(Required action)
Using the listing below, show all lines that hold the word "cells".

── Provided records

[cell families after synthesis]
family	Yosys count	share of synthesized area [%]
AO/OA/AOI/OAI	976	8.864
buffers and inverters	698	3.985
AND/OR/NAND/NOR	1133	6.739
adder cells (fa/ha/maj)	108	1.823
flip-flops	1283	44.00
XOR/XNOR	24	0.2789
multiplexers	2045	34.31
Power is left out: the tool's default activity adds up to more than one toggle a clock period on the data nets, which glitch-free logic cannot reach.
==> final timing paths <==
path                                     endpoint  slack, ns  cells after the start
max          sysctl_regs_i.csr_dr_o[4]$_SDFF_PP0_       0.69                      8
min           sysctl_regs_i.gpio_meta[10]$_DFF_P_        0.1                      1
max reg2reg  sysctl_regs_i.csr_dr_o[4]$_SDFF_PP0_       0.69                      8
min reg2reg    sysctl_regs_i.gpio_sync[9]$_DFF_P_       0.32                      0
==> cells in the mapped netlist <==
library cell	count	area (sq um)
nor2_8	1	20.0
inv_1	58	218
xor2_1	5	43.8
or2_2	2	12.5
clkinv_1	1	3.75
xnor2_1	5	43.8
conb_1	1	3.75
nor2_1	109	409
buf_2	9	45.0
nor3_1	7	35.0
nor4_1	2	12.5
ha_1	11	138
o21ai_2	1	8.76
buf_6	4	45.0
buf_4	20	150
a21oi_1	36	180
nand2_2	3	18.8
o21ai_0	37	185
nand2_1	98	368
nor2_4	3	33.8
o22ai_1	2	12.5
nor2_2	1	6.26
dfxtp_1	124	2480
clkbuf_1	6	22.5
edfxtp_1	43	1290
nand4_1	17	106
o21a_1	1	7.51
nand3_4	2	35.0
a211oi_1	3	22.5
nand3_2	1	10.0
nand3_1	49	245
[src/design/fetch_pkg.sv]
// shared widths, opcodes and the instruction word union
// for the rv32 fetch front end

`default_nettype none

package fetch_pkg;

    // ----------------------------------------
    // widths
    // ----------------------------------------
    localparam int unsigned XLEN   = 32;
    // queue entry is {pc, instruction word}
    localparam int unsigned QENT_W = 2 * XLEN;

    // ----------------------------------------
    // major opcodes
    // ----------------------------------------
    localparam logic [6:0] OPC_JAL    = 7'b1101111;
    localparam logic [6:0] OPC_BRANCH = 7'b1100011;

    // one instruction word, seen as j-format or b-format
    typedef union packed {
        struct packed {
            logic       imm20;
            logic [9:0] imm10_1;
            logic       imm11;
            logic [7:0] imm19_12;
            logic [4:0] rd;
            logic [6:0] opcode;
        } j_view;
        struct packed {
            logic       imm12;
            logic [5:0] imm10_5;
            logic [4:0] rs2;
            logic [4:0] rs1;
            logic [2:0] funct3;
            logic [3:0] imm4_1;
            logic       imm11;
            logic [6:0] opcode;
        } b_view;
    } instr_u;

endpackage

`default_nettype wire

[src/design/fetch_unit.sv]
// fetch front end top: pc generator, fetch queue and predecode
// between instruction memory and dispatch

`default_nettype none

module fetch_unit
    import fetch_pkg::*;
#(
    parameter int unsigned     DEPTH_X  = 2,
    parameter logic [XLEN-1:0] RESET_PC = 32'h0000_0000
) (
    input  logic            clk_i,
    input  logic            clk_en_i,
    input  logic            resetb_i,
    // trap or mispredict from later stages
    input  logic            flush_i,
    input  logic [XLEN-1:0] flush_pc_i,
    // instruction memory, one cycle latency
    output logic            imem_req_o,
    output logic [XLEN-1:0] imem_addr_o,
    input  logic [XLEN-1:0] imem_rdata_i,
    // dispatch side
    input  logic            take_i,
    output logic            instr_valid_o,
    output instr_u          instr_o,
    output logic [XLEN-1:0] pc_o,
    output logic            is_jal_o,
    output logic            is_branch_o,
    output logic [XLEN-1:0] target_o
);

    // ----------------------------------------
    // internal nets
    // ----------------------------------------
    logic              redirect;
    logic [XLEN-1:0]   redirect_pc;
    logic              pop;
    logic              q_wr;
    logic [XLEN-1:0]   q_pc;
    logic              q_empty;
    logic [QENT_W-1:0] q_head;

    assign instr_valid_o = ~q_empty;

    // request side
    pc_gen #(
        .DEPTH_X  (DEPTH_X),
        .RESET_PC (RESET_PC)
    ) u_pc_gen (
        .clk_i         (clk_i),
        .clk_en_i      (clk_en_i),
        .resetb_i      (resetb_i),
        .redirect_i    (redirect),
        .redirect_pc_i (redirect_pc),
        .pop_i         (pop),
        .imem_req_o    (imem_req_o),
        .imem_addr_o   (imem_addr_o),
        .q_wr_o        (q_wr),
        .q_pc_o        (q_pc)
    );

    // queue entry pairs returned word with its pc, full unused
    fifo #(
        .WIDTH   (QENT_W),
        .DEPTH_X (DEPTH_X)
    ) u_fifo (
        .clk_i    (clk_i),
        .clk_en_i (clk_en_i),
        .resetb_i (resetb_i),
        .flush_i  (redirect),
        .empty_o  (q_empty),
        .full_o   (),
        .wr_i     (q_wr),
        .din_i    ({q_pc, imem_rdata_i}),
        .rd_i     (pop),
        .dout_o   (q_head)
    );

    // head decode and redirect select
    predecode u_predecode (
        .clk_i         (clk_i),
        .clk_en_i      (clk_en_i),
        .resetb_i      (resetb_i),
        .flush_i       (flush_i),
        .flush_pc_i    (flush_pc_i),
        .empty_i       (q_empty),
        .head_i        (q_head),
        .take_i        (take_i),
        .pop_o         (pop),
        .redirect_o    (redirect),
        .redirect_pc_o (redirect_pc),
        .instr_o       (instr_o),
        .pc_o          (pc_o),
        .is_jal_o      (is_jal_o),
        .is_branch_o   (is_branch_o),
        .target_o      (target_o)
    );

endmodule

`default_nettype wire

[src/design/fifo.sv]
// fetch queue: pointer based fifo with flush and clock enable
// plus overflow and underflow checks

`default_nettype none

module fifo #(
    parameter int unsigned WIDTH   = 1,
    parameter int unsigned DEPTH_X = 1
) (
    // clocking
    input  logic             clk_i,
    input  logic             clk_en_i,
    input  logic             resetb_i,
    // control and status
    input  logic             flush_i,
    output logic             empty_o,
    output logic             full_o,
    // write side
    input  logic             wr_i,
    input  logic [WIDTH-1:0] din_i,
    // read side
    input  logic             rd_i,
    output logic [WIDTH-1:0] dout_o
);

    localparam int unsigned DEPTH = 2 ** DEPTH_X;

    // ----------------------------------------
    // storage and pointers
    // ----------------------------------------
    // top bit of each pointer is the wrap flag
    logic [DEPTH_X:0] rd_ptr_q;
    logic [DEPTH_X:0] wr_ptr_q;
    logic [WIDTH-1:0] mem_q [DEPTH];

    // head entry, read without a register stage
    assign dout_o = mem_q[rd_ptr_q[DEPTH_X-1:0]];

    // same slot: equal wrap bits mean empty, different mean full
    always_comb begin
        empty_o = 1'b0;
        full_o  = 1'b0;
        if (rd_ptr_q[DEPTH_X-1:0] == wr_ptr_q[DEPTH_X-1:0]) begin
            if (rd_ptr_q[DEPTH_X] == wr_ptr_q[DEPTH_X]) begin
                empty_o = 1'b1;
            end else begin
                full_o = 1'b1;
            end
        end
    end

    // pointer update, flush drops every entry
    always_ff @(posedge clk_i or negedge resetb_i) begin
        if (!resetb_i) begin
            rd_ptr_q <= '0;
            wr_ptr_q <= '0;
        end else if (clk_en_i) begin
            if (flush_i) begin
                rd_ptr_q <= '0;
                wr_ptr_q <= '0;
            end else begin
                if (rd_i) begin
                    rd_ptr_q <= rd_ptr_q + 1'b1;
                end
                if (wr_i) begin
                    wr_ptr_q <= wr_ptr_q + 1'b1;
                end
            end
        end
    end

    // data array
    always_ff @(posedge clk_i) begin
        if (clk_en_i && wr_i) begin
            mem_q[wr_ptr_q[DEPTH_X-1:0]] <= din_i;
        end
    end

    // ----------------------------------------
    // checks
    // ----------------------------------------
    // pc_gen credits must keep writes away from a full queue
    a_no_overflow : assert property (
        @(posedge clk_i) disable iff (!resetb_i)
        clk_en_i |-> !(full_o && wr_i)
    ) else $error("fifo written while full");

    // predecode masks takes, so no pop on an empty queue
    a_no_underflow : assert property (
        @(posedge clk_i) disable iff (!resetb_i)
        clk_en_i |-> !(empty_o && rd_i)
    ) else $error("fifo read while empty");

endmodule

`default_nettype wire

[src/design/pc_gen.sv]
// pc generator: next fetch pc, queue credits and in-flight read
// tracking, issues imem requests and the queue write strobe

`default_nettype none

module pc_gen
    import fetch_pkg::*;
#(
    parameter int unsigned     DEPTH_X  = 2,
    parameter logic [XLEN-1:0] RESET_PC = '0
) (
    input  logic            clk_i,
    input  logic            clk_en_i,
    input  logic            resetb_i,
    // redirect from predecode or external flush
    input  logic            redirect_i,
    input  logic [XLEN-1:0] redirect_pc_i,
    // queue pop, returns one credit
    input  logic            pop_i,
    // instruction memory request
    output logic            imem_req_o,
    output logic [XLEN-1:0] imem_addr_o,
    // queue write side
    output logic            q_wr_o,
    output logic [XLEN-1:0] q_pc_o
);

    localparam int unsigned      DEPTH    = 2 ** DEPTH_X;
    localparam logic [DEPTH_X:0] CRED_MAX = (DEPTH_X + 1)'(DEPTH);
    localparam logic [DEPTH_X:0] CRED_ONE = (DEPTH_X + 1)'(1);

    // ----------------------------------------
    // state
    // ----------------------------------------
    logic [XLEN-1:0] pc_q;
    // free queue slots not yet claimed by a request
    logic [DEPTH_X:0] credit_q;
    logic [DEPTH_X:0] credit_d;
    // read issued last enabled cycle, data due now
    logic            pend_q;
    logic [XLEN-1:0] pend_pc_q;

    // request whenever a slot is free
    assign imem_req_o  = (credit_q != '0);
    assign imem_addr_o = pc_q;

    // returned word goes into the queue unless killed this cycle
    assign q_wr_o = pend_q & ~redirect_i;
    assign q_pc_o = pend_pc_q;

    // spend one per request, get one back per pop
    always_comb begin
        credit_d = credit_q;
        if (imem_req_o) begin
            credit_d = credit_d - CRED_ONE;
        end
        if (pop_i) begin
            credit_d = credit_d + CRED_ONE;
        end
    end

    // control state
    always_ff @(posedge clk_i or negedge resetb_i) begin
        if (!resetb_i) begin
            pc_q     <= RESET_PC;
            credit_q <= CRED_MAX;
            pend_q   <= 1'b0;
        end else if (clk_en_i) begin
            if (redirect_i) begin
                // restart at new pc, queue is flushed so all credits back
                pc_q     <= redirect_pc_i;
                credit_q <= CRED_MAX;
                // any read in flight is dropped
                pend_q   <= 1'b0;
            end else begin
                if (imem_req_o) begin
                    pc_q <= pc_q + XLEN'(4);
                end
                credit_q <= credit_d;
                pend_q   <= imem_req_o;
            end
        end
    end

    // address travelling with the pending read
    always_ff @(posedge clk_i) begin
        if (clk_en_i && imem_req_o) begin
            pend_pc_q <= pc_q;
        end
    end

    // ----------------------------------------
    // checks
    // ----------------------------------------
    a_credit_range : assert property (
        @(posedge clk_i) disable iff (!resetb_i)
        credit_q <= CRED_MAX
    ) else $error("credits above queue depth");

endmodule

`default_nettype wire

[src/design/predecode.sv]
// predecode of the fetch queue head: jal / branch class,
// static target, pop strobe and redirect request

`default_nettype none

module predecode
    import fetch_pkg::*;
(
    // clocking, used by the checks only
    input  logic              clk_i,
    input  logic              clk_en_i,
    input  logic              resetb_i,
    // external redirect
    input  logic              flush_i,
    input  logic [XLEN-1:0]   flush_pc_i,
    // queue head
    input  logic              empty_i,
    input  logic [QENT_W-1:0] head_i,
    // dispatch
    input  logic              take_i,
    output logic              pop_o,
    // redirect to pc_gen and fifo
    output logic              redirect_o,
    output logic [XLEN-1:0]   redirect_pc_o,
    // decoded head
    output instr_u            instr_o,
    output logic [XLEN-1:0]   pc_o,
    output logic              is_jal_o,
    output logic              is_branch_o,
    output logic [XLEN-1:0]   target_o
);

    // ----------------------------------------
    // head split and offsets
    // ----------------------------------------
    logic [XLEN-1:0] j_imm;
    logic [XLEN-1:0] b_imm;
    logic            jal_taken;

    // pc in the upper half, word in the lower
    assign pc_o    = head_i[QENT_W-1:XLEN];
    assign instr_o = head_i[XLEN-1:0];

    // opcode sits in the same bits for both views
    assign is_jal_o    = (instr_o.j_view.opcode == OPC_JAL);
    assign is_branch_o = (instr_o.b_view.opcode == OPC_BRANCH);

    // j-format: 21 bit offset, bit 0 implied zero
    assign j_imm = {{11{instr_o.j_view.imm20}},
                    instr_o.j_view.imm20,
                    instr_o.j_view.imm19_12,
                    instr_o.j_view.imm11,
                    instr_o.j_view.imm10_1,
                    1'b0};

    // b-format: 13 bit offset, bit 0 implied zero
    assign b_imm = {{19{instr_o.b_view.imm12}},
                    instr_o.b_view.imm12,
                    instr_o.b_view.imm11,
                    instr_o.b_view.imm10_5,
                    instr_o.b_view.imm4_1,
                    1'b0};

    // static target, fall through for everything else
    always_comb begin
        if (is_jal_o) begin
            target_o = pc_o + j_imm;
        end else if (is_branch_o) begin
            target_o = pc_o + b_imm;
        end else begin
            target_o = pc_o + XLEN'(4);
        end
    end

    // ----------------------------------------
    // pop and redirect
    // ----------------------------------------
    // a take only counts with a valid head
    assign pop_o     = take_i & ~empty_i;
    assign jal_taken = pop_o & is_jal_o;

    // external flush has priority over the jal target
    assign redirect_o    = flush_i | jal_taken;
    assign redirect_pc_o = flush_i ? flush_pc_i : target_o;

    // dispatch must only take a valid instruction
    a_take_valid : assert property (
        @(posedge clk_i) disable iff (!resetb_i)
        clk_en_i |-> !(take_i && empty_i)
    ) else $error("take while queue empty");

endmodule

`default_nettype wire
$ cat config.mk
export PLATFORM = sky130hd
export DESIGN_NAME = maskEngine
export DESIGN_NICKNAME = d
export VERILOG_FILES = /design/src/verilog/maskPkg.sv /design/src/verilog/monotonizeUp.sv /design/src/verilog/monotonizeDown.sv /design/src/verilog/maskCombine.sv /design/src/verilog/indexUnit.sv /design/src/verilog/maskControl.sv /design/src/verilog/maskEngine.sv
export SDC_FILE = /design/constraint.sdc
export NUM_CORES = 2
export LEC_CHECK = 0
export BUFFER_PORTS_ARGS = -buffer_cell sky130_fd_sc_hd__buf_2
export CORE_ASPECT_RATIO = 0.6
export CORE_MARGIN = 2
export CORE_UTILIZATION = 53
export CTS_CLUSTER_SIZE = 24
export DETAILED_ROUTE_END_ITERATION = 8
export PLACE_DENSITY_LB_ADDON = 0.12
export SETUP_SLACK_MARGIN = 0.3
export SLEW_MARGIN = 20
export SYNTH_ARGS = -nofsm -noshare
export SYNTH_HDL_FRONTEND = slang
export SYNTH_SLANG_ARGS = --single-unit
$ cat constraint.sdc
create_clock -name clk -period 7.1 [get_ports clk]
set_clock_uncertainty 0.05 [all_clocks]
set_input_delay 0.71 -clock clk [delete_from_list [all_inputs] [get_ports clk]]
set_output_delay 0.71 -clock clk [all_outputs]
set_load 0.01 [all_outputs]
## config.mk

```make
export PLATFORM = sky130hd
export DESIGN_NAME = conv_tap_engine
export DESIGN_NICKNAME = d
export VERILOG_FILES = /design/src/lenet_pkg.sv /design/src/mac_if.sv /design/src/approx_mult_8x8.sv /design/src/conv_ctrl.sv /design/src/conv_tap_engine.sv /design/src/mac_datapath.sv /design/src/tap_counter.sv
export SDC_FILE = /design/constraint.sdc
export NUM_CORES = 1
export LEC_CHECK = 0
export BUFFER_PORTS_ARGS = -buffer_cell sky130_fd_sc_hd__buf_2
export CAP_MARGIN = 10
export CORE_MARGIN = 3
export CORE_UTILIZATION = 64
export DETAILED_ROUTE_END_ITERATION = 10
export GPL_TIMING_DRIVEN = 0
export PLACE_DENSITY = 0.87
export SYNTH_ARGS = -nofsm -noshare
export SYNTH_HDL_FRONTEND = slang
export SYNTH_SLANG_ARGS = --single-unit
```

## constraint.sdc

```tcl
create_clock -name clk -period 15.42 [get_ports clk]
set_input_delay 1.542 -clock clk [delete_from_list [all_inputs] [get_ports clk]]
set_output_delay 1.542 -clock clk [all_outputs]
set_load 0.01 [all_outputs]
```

────
── Provided records

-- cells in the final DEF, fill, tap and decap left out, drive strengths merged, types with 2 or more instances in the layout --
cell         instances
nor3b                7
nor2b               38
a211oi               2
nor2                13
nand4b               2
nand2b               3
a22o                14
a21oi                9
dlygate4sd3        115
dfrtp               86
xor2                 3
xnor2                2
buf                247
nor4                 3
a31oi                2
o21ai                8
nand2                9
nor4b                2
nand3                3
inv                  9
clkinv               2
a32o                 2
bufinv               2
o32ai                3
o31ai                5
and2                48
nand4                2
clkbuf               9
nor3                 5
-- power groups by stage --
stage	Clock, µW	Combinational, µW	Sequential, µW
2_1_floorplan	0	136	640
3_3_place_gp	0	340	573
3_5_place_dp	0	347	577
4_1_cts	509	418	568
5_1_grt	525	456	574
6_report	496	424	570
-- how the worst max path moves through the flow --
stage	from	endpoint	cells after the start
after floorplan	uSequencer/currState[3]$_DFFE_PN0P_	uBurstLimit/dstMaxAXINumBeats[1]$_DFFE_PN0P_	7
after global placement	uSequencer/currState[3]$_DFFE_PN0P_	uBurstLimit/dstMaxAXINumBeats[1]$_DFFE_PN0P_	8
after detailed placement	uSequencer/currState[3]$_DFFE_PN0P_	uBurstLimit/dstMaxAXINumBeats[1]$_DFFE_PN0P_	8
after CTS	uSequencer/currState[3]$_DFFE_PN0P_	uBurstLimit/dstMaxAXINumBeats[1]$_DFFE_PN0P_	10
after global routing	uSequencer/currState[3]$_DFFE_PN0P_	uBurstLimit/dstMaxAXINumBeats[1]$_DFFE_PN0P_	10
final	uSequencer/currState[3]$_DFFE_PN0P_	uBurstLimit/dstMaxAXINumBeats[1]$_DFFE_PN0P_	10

────
── Provided records

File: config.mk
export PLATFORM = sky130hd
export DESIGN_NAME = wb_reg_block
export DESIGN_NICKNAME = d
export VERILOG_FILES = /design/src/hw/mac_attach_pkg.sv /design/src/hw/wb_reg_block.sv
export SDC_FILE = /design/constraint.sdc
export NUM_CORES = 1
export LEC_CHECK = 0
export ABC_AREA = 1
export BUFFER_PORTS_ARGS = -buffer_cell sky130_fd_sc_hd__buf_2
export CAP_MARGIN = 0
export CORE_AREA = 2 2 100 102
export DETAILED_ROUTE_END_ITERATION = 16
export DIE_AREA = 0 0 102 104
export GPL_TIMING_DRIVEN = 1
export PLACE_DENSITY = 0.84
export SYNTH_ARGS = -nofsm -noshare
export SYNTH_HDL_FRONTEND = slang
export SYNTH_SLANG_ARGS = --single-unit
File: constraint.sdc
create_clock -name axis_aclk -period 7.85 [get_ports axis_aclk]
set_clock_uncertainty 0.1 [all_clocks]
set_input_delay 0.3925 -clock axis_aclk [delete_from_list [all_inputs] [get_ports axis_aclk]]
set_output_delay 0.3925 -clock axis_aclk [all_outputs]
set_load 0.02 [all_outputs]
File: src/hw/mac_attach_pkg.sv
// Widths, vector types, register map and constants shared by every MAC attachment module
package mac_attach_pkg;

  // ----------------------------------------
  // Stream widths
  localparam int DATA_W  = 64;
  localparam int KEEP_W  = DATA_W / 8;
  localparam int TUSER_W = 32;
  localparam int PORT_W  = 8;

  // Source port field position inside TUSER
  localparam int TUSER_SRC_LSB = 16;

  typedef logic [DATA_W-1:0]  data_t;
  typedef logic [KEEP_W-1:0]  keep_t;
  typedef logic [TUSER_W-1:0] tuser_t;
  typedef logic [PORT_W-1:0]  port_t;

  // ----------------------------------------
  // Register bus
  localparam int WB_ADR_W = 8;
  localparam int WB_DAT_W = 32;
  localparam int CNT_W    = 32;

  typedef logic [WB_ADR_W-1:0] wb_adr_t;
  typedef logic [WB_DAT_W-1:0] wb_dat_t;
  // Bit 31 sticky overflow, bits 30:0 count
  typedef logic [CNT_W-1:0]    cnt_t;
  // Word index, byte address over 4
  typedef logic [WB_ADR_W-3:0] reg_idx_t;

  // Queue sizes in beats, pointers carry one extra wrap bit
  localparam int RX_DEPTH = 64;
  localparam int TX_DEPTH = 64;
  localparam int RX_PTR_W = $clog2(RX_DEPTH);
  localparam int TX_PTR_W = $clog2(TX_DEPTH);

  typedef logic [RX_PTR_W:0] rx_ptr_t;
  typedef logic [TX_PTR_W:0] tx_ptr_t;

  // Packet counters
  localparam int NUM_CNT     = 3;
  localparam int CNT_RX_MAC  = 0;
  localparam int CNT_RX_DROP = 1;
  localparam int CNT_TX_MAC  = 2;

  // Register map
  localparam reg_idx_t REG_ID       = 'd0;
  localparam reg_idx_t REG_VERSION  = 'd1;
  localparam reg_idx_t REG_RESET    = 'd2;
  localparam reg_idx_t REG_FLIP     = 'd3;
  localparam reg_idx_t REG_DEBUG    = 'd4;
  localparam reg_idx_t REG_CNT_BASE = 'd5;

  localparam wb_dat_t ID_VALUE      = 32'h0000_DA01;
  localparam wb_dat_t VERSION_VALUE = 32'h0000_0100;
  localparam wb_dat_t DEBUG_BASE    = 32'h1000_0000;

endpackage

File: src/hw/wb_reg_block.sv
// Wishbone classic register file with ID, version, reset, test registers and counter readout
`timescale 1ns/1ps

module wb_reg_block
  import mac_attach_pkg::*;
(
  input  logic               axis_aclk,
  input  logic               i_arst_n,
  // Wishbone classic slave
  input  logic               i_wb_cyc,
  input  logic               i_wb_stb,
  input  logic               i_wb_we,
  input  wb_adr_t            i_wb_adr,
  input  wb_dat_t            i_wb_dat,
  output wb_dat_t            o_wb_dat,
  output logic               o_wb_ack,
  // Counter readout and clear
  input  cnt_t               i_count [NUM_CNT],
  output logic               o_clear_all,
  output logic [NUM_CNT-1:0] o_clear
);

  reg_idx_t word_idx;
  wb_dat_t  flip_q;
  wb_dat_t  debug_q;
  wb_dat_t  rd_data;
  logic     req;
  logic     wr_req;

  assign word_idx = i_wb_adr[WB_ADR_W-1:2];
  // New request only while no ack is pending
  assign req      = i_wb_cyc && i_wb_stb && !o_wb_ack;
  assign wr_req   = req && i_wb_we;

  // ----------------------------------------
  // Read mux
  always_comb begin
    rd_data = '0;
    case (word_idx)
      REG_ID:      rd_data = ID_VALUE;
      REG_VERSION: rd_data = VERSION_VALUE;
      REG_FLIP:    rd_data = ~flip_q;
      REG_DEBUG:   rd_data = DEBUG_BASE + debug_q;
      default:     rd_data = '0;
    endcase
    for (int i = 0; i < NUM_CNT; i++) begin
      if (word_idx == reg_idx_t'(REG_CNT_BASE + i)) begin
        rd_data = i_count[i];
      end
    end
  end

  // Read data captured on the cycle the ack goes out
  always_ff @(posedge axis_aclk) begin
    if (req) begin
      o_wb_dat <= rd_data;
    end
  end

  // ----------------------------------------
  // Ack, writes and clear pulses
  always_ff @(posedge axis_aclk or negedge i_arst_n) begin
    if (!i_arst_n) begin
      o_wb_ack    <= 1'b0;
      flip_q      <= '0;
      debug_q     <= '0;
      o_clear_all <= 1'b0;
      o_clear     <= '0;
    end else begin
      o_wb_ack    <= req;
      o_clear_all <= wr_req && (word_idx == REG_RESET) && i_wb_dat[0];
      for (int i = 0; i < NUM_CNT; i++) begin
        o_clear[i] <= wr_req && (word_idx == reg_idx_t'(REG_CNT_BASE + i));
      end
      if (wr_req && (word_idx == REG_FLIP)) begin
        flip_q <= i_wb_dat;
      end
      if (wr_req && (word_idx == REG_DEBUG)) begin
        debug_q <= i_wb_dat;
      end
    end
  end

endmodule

────

(Task result)
adder cells (fa/ha/maj)	108	1.823
path                                     endpoint  slack, ns  cells after the start
==> cells in the mapped netlist <==
-- cells in the final DEF, fill, tap and decap left out, drive strengths merged, types with 2 or more instances in the layout --
stage	from	endpoint	cells after the start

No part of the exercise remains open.